Records supplied
[src/rtl/flash_emu.sv]
module flash_emu #(
  parameter int BLOCKS      = 4,
  parameter int PAGES       = 4,
  parameter int MAIN_BYTES  = 16,
  parameter int SPARE_BYTES = 4,
  parameter int T_READ      = 3,
  parameter int T_PROG      = 6,
  parameter int T_ERASE     = 10,
  parameter int WEAR_W      = 16,
  localparam int PAGE_BYTES = MAIN_BYTES + SPARE_BYTES,
  localparam int NPG        = BLOCKS * PAGES,
  localparam int TOTAL      = NPG * PAGE_BYTES,
  localparam int BA_W       = $clog2(BLOCKS + 1),
  localparam int PA_W       = $clog2(PAGES + 1),
  localparam int BW         = (BLOCKS > 1) ? $clog2(BLOCKS) : 1,
  localparam int LIN_W      = (NPG > 1) ? $clog2(NPG) : 1,
  localparam int ADDR_W     = $clog2(TOTAL),
  localparam int IDX_W      = $clog2(PAGE_BYTES),
  localparam int LAT_W      = $clog2(T_ERASE + 1)
) (
  input  logic              clk,
  input  logic              rst_n,
  input  logic              cmd_valid,
  output logic              cmd_ready,
  input  logic [1:0]        cmd_op,
  input  logic [BA_W-1:0]   cmd_block,
  input  logic [PA_W-1:0]   cmd_page,
  input  logic              cmd_strict,
  input  logic              in_valid,
  input  logic [7:0]        in_data,
  output logic              in_ready,
  output logic              out_valid,
  output logic [7:0]        out_data,
  output logic              busy,
  output logic              done,
  output logic              fail,
  output logic              strict_err,
  input  logic [BW-1:0]     wear_sel,
  output logic [WEAR_W-1:0] wear_count
);

  localparam logic [1:0] OP_READ  = 2'd0;
  localparam logic [1:0] OP_PROG  = 2'd1;
  localparam logic [1:0] OP_ERASE = 2'd2;

  typedef enum logic [1:0] {S_IDLE, S_LOAD, S_WAIT, S_STREAM} state_t;

  state_t            state;
  logic [1:0]        op_q;
  logic [BW-1:0]     blk_q;
  logic [LIN_W-1:0]  lin_q;
  logic              strict_q;
  logic [IDX_W-1:0]  idx_q;
  logic [LAT_W-1:0]  cnt_q;
  logic [NPG-1:0]    written;
  logic [WEAR_W-1:0] wear [BLOCKS];
  logic [7:0]        mem [TOTAL];

  logic              accept, in_range, last;
  logic [LIN_W-1:0]  cmd_lin;
  logic [ADDR_W-1:0] addr;
  logic [7:0]        old_byte;

  assign busy      = state != S_IDLE;
  assign cmd_ready = !busy;
  assign in_ready  = state == S_LOAD;
  assign out_valid = state == S_STREAM;
  assign accept    = cmd_valid && cmd_ready;
  assign in_range  = (cmd_block < BA_W'(BLOCKS)) && (cmd_op != 2'd3) &&
                     (cmd_op == OP_ERASE || cmd_page < PA_W'(PAGES));
  assign cmd_lin   = LIN_W'(int'(cmd_block) * PAGES + int'(cmd_page));
  assign addr      = ADDR_W'(int'(lin_q) * PAGE_BYTES + int'(idx_q));
  assign old_byte  = written[lin_q] ? mem[addr] : 8'hFF;
  assign last      = idx_q == IDX_W'(PAGE_BYTES - 1);
  assign out_data  = out_valid ? old_byte : 8'h00;
  assign wear_count = wear[wear_sel];

  always_ff @(posedge clk) begin
    if (state == S_LOAD && in_valid)
      mem[addr] <= old_byte & in_data;
  end

  always_ff @(posedge clk or negedge rst_n) begin
    if (!rst_n) begin
      state      <= S_IDLE;
      op_q       <= OP_READ;
      blk_q      <= '0;
      lin_q      <= '0;
      strict_q   <= 1'b0;
      idx_q      <= '0;
      cnt_q      <= '0;
      written    <= '0;
      done       <= 1'b0;
      fail       <= 1'b0;
      strict_err <= 1'b0;
      for (int b = 0; b < BLOCKS; b++) wear[b] <= '0;
    end else begin
      done <= 1'b0;
      case (state)
        S_IDLE: if (accept) begin
          fail       <= 1'b0;
          strict_err <= 1'b0;
          op_q       <= cmd_op;
          blk_q      <= BW'(cmd_block);
          lin_q      <= cmd_lin;
          strict_q   <= cmd_strict;
          idx_q      <= '0;
          if (!in_range) begin
            done <= 1'b1;
            fail <= 1'b1;
          end else if (cmd_op == OP_PROG) begin
            state <= S_LOAD;
          end else begin
            state <= S_WAIT;
            cnt_q <= (cmd_op == OP_READ) ? LAT_W'(T_READ - 1) : LAT_W'(T_ERASE - 1);
          end
        end
        S_LOAD: if (in_valid) begin
          if (strict_q && |(in_data & ~old_byte)) strict_err <= 1'b1;
          idx_q <= idx_q + IDX_W'(1);
          if (last) begin
            written[lin_q] <= 1'b1;
            idx_q <= '0;
            cnt_q <= LAT_W'(T_PROG - 1);
            state <= S_WAIT;
          end
        end
        S_WAIT: begin
          if (cnt_q != '0) begin
            cnt_q <= cnt_q - LAT_W'(1);
          end else if (op_q == OP_READ) begin
            state <= S_STREAM;
          end else begin
            if (op_q == OP_ERASE) begin
              for (int p = 0; p < PAGES; p++)
                written[LIN_W'(int'(blk_q) * PAGES + p)] <= 1'b0;
              wear[blk_q] <= wear[blk_q] + WEAR_W'(1);
            end
            state <= S_IDLE;
            done  <= 1'b1;
          end
        end
        S_STREAM: begin
          idx_q <= idx_q + IDX_W'(1);
          if (last) begin
            idx_q <= '0;
            state <= S_IDLE;
            done  <= 1'b1;
          end
        end
        default: state <= S_IDLE;
      endcase
    end
  end

endmodule

[config.mk]
export PLATFORM = sky130hd
export DESIGN_NAME = flash_emu
export DESIGN_NICKNAME = d
export VERILOG_FILES = /design/src/rtl/flash_emu.sv
export SDC_FILE = /design/constraint.sdc
export NUM_CORES = 2
export LEC_CHECK = 0
export BUFFER_PORTS_ARGS = -buffer_cell sky130_fd_sc_hd__buf_2
export CAP_MARGIN = 10
export CELL_PAD_IN_SITES_DETAIL_PLACEMENT = 2
export CELL_PAD_IN_SITES_GLOBAL_PLACEMENT = 2
export CORE_MARGIN = 2
export CORE_UTILIZATION = 46
export DETAILED_ROUTE_END_ITERATION = 10
export HOLD_SLACK_MARGIN = 0.06
export PLACE_DENSITY = 0.85
export SLEW_MARGIN = 20
export SYNTH_ARGS = -nofsm -noshare
export SYNTH_HDL_FRONTEND = slang
export SYNTH_SLANG_ARGS = --single-unit
[constraint.sdc]
create_clock -name clk -period 14.5 [get_ports clk]
set_clock_uncertainty 0.15 [all_clocks]
set_input_delay 0 -clock clk [delete_from_list [all_inputs] [get_ports clk]]
set_output_delay 0 -clock clk [all_outputs]
set_load 0.005 [all_outputs]
Word-level counts from Yosys, hierarchy flattened
Memory sizes are Yosys's and may differ from the RTL's.
Index checks and enable logic that the tools add are counted.
{ "word_totals": {"ff_bits": 103, "latchBits": 0, "mem_bits_rw": 2560, "romBits": 0, "inputBits": 23, "out_inout_bits": 31, "elab_cells": 167, "n_memories": 1} }
{ "classes": {"add_sub_neg": 8, "multipliers": 1, "n_div": 0, "order_cmp": 15, "eq_ne": 19, "shift": 0, "n_mux": 62, "bitwise_logic": 16, "reduce_logical": 30} }
{ "memory_table": {"columns": ["memory", "words", "width", "read_ports", "rd_clocked_by_memory_dff", "wr", "line", "source"], "rows": [
  ["mem", 320, 8, 1, 0, 1, "57", "logic [7:0] mem [TOTAL];"]
]} }
{ "ops": {"columns": ["cell", "count"], "rows": [
  ["2-to-1 mux 16 bit", 10],
  ["bitwise AND 16 bit", 4],
  ["binary-select mux 16 bit (select 2 bit)", 2],
  ["bitwise mux 64 bit", 1],
  ["NOT 16 bit", 3],
  ["demux 16 bit (select 2 bit)", 1],
  ["case mux 16 bit (2 select lines)", 1],
  ["2-to-1 mux 4 bit", 7],
  ["less-than comparator 4 x 6 -> 1 bit, second input constant", 4],
  ["greater-or-equal comparator 4 x 1 -> 1 bit, second input constant", 5],
  ["!= test 2 bit, second input constant", 9],
  ["adder 16 x 1 -> 16 bit, second input constant", 1],
  ["bitwise AND 8 bit", 2],
  ["demux 1 bit (select 4 bit)", 4],
  ["2-to-1 mux 1 bit", 16],
  ["2-to-1 mux 2 bit", 8],
  ["2-to-1 mux 8 bit", 2],
  ["NOT 13 -> 16 bit", 1],
  ["OR 16 bit", 1],
  ["2-to-1 mux 5 bit", 3],
  ["case mux 5 bit (3 select lines)", 1],
  ["case mux 4 bit (3 select lines)", 1],
  ["AND reduction 6 bit", 2],
  ["logical AND 1 bit", 11],
  ["other kinds (34)", 51]
]} }

Depth between registers and ports, before layout
{ "depth": {"word_depth": 13, "mapped_depth": 16, "mapped_depth_nobuf": 12} }

Worst setup path after synthesis
OpenSTA, ideal clock, no wires.
{ "synth_path": {"kind": "register -> register", "from": "register lin_q[1]", "to": "memory mem[0][2] (data pin)", "setup_time_ns": 2.111, "arrival_time_ns": 12.459, "slack_ns": -0.220, "stages_incl_launch_ff": 11, "synth_period_minus_slack_ns": 14.720, "path_cell_list": "dfrtp_1 > ha_1 > ha_1 > fa_1 > nand2_1 > or3_1 > a211oi_1 > o211ai_1 > o22a_1 > a2bb2oi_1 > a31oi_1"} }
{ "synth_between": {"elab_chain_len": 5} }
{ "synth_rtl": {"columns": ["item", "line", "source"], "rows": [
  ["from (decl)", "51", "logic [LIN_W-1:0] lin_q;"],
  ["from (signal assigned)", "105", "lin_q <= cmd_lin;"],
  ["multiplier 4 x 3 -> 7 bit", "72", "assign addr = ADDR_W'(int'(lin_q) * PAGE_BYTES + int'(idx_q));"],
  ["adder 9 x 5 -> 9 bit", "72", null],
  ["memory read (320 x 8 bit)", null, null],
  ["2-to-1 mux 8 bit (*)", "73", "assign old_byte = written[lin_q] ? mem[addr] : 8'hFF;"],
  ["bitwise AND 8 bit (*)", "80", "mem[addr] <= old_byte & in_data;"],
  ["to (decl)", "57", null]
]} }
Mark *: on every way between the ends. The rest lies on a longest branch, timed or not. The select of a mux whose other input is x is not followed.

Worst setup path in the final report
{ "layout_path": {"from": "register lin_q[0]", "to": "memory mem[264][0] (data pin)"} }
The elaborated chain is that of the path after synthesis.

==> results.py <==
metrics = {
    "sta": {
        "maxSlewViolCount": 0,
        "rsz0062_at_grt": "false",
        "layout_min_cycle_time_ns": 8.77,
        "finalHoldViolations": 0,
        "setup-violations-final": 0,
        "pnr_worst_setup_slack_ns": 5.73,
        "maximum_clock_frequency_mhz": 114,
        "tns_ns": 0,
        "max_slew.worst_pin.slew_ns": 1.41,
        "post-route-period-util_pct": 60.5,
        "hold_slack_ns": 0.139,
        "slew_headroom_pct": 5.92,
    },
    "place": {
        "dp_worst_setup_slack_ns": 5.89,
        "dp.final_hpwl_mm": 263,
        "place_congestion": 0.918,
        "port_bufs": 53,
    },
    "synth": {
        "synth.distinct_cells": 79,
        "synth-edff-count": 2560,
        "synthDominantCellAreaShare_pct": 73.1,
        "yosysTopAreaCell": "sky130_fd_sc_hd__edfxtp_1",
        "asyncSetResetFlopFracSynth_pct": 3.87,
        "post_synth_instance_area_mm2": 0.105,
        "synth-seq-cells": 2663,
        "synth_cells": 5159,
        "synth.yosys.seq_area_share_pct": 75.5,
        "postSynthNetCount": 5203,
        "synth-warning-count": 0,
        "synth_ff_type": "sky130_fd_sc_hd__edfxtp_1",
        "syn_area_per_cell_um2": 20.4,
        "ys_top_cells_by_area": "sky130_fd_sc_hd__edfxtp_1, sky130_fd_sc_hd__mux4_2, sky130_fd_sc_hd__dfrtp_1",
    },
    "power": {
        "p_sw_share_pct": 43.6,
        "irDropWorstVdd_mv": 0.274,
        "leakagePower_nw": 37.1,
        "internal_power_mw": 17.3,
        "share_comb_of_total_power_pct": 42.3,
        "seq_power_share_pct": 32.7,
        "power_per_cell_area_mw_per_mm2": 259,
        "power_frac_clock_pct": 25.0,
        "switching_power_mw": 13.4,
    },
    "worst_setup_path": {
        "crit_required_ns": 15.08,
        "critical_path.reg2reg.startpoint": "lin_q[0]$_DFFE_PN0P_",
        "endpoint_kind": "register",
        "criticalPathCategory": "reg2reg",
        "worst-path-max-fanout": 89,
        "worst_path_dominant_cell_family": "simple AND/OR/NAND/NOR gates",
        "setup.reg_to_reg.worst_slack_ns": 5.73,
        "path_buf_inv": 5,
        "critical_path_origin": "lin_q[0]$_DFFE_PN0P_",
        "worstPathArrival_ns": 9.35,
        "cp_cell_sequence": "ha_4 > fa_4 > buf_4 > buf_4 > nor2_4 > a22oi_1 > o21ai_0 > a221oi_1 > o311ai_0 > nand3_1 > and4_1 > nor2b_4 > buf_6 > buf_6 > buf_16",
        "worstSetupStartpointType": "register",
        "max_incr_delay_on_cp_ns": 0.86,
        "crit_path_top_delay_cell": "sky130_fd_sc_hd__dfrtp_1",
    },
    "min_path": {
        "timing.hold.worst.start": "in_data[0]",
        "hold_path_class": "in2reg",
    },
    "cells_and_area": {
        "area_grow_syn2layout_pct": 13.0,
        "mostFrequentLayoutCell": "sky130_fd_sc_hd__edfxtp_1",
        "final_cell_mix": "sky130_fd_sc_hd__edfxtp_1, sky130_fd_sc_hd__mux4_2, sky130_fd_sc_hd__nor2_1",
        "postLayoutCoreUtil_pct": 52.3,
        "drive_gt1_share_pct": 25.1,
        "nNetsFinal": 5408,
    },
    "clock_network": {
        "cts-buffers-inserted": 297,
        "cts.sinks": 2663,
        "clock_path_buffers": 4,
        "clock_tree_from_tritoncts": "yes",
        "worst_setup_hold_path_clk_slew_ns": 0.07,
        "insertion_delay_ns": 1.04,
        "ctsHtreeMaxLevel": 5,
        "clk_root_buffer_cell": "sky130_fd_sc_hd__clkbuf_16",
    },
    "global_route": {
        "gr-total-overflow": 0,
        "groute.layer.met2.usage_pct": 60.8,
        "total_track_usage_pct": 38.9,
        "grt_use_met1_pct": 46.9,
        "initial_antenna_violation_count": 57,
        "first_global_vias": 64600,
        "grt_pass1_wl_mm": 607,
        "grt_use_met3_pct": 11.8,
        "busiest_layer": "met2",
        "largest_net_degree_at_the_start_of_global_routing": 225,
    },
    "detailed_routing": {
        "post-route-drc-count": 0,
        "detail_route.wl_per_cell_um": 52.9,
        "postRouteAntennaNets": 0,
        "first_iter_violations": 11400,
        "vias_per_cell": 7.39,
        "drt_wl_total_mm": 455,
        "firstDrtPassIters": 7,
        "num_vias": 63600,
    },
    "job": {
        "drv_cap": 0,
    },
    "die": {
        "num_rows": 175,
        "fp.dieH_um": 482,
        "starting_density_of_the_core_pct": 46.3,
        "placeableCoreArea_mm2": 0.227,
        "top_level_ports": 54,
        "die_area_mm2": 0.232,
        "die-width_um": 482,
    },
    "outcome": {
        "result_of_the_run": "finished, final reports clean",
    },
}
[power by group through the flow]
| stage | sequential [mW] | combinational (mW) | clock (mW) |
|---|---|---|---|
| 2_1_floorplan | 10.6 | 5.84 | 0 |
| 3_3_place_gp | 10.2 | 10.3 | 0 |
| 3_5_place_dp | 10.2 | 11.4 | 0 |
| 4_1_cts | 10.1 | 11.9 | 7.62 |
| 5_1_grt | 10.1 | 12.6 | 7.87 |
| 6_report | 10.1 | 13.0 | 7.67 |
[worst paths after layout]
check,end,cells after the start
worst max-delay path,mem[264][0]$_DFFE_PP_,15
worst min-delay path,mem[189][0]$_DFFE_PP_,3
worst max register to register,mem[264][0]$_DFFE_PP_,15
worst min register to register,written[11]$_DFFE_PN0P_,1
max in group asynchronous,idx_q[1]$_DFFE_PN0P_,5
min in group asynchronous,wear[58]$_DFFE_PN0P_,5
[cell families (layout without fill, tap and decap cells)]
logic type / Yosys count / count (layout) / synth area share (%)
DFF: 2663 / 2663 / 75.5
muxes: 828 / 828 / 16.0
buffers and inverters: 331 / 742 / 1.65
adders and majority gates: 21 / 21 / 0.264
xor gates and xnor gates: 18 / 18 / 0.150
other: 0 / 17 / 0
AOI/OAI and AO/OA: 450 / 450 / 2.99
and+or+nand+nor: 848 / 848 / 3.39
[Yosys cell counts, types with 7 or more instances]
cell type / number
sky130_fd_sc_hd__a21o_1: 11
sky130_fd_sc_hd__xnor2_1: 12
sky130_fd_sc_hd__buf_1: 23
sky130_fd_sc_hd__nor3_1: 26
sky130_fd_sc_hd__and2_1: 15
sky130_fd_sc_hd__nand2_1: 277
sky130_fd_sc_hd__clkbuf_1: 131
sky130_fd_sc_hd__nor2_1: 397
sky130_fd_sc_hd__buf_6: 33
sky130_fd_sc_hd__edfxtp_1: 2560
sky130_fd_sc_hd__mux2_2: 37
sky130_fd_sc_hd__a211oi_1: 13
sky130_fd_sc_hd__mux2i_1: 111
sky130_fd_sc_hd__a22oi_1: 59
sky130_fd_sc_hd__a221o_1: 7
sky130_fd_sc_hd__o21ai_0: 78
sky130_fd_sc_hd__a22o_1: 34
sky130_fd_sc_hd__buf_4: 34
sky130_fd_sc_hd__nor2b_1: 14
sky130_fd_sc_hd__a32o_1: 7
sky130_fd_sc_hd__and3_1: 15
sky130_fd_sc_hd__nand3_1: 53
sky130_fd_sc_hd__dfrtp_1: 103
sky130_fd_sc_hd__a31oi_1: 15
sky130_fd_sc_hd__buf_2: 90
sky130_fd_sc_hd__o22ai_1: 27
sky130_fd_sc_hd__o211ai_1: 21
sky130_fd_sc_hd__a21oi_1: 81
sky130_fd_sc_hd__a221oi_1: 16
sky130_fd_sc_hd__ha_1: 19
sky130_fd_sc_hd__nor4_1: 8
sky130_fd_sc_hd__nand4_1: 9
sky130_fd_sc_hd__inv_1: 18
sky130_fd_sc_hd__mux4_2: 680
sky130_fd_sc_hd__a32oi_1: 8
[worst min-delay path: stages]
cell	delay, ns
sky130_fd_sc_hd__dlygate4sd3_1	0.54
sky130_fd_sc_hd__buf_2	0.21
sky130_fd_sc_hd__nor2b_4	0.28
[per-layer routing]
layer | vias up | routed length (um) | part of all wire, %
met3 | 1978 | 55300 | 12
met2 | 6186 | 209000 | 46
met5 | - | 462 | 0.10
li1 | 21700 | - | -
met4 | 62 | 39300 | 8.6
met1 | 33600 | 150000 | 33
[repair_timing]
action | CTS | global route
hold buffers | 46 | 0
resized for setup | 0 | 0
hold endpoints to repair | 535 | 0
buffers inserted | 0 | 0
[through the flow]
step	power (mW)	std cells	instance area, um2
final	30.7	8596	119000
after detailed placement	21.7	8017	109000
after global placement	20.5	8016	109000
after global routing	30.5	8582	119000
after floorplan	16.4	5159	105000
after CTS	29.6	8568	118000
[final cells by class]
type / instances / area (um2)
fill: 19400 / 108000
sequential: 2663 / 79500
multi-input combinational: 2165 / 24400
clock buffer: 384 / 7960
tap: 3009 / 3760
timing repair buffer: 217 / 2030
clock inverter: 121 / 1110
inverter: 20 / 77.6
antenna: 17 / 42.5
[registers in the layout, summed over array words and instances (netlist names)]
signal and count:
blk_q 2, cnt_q 4, done 1, fail 1, idx_q 5, lin_q 4, mem 2560, op_q 2
state 2, strict_err 1, strict_q 1, wear 64, written 16
Note: power is estimated with default switching activity, not from simulation.
[src/rtl/tse_classify.sv]
module tse_classify
  import tse_pkg::*;
(
  input  logic              ev_valid,
  input  logic [2:0]        ev_class,
  input  logic              exc_active,
  input  logic              exc_is_reset,
  input  logic              capture_en,
  input  logic              tgt_en,
  input  logic              opnd_valid,
  input  logic [1:0]        opnd_size,
  input  logic [TRC_DW-1:0] opnd_data,
  input  logic              tgt_valid,
  input  logic [TRC_DW-1:0] tgt_addr,
  input  logic [TRC_DW-1:0] cur_pc,
  input  logic [2:0]        flow_mode,
  input  logic [3:0]        blk_addr_lo,
  input  logic [4:0]        blk_regs,
  output logic [3:0]        comp_code,
  output logic              rec_valid,
  output trace_rec_t        rec
);
  logic [3:0] raw_code;
  trace_rec_t opnd_rec, tgt_rec;

  always_comb begin
    opnd_rec.marker  = opnd_marker(opnd_size);
    opnd_rec.nibbles = opnd_nibbles(opnd_size);
    opnd_rec.data    = opnd_data;
    tgt_rec.marker   = tgt_marker(tgt_addr, cur_pc);
    tgt_rec.nibbles  = tgt_nibbles(tgt_rec.marker);
    tgt_rec.data     = tgt_addr;
  end

  always_comb begin
    raw_code  = PST_IDLE;
    rec_valid = 1'b0;
    rec       = opnd_rec;
    if (ev_valid) begin
      case (ev_class_e'(ev_class))
        EV_PLAIN: begin
          raw_code  = PST_DONE;
          rec_valid = opnd_valid && capture_en;
        end
        EV_WDDATA: begin
          raw_code  = PST_WDBG;
          rec_valid = opnd_valid;
        end
        EV_FLOW: begin
          raw_code  = PST_FLOW;
          rec_valid = tgt_valid && tgt_en && flow_shows(flow_mode);
          rec       = tgt_rec;
        end
        EV_BLKMOVE: begin
          raw_code  = PST_DONE;
          rec_valid = opnd_valid && capture_en && !blk_burst(blk_addr_lo, blk_regs);
        end
        EV_EXC_WRITE: rec_valid = opnd_valid && capture_en;
        EV_EXC_VECTOR: rec_valid = opnd_valid && capture_en && !exc_is_reset;
        default: begin
          raw_code  = PST_IDLE;
          rec_valid = 1'b0;
        end
      endcase
    end
    comp_code = (exc_active && raw_code != PST_FLOW) ? PST_IDLE : raw_code;
  end
endmodule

Task to carry out
Begin at the first line of the material above. Transcribe each line exactly, ending with the line that contains "localparam int NPG".

Solution to the problem
[src/rtl/flash_emu.sv]
module flash_emu #(
  parameter int BLOCKS      = 4,
  parameter int PAGES       = 4,
  parameter int MAIN_BYTES  = 16,
  parameter int SPARE_BYTES = 4,
  parameter int T_READ      = 3,
  parameter int T_PROG      = 6,
  parameter int T_ERASE     = 10,
  parameter int WEAR_W      = 16,
  localparam int PAGE_BYTES = MAIN_BYTES + SPARE_BYTES,
  localparam int NPG        = BLOCKS * PAGES,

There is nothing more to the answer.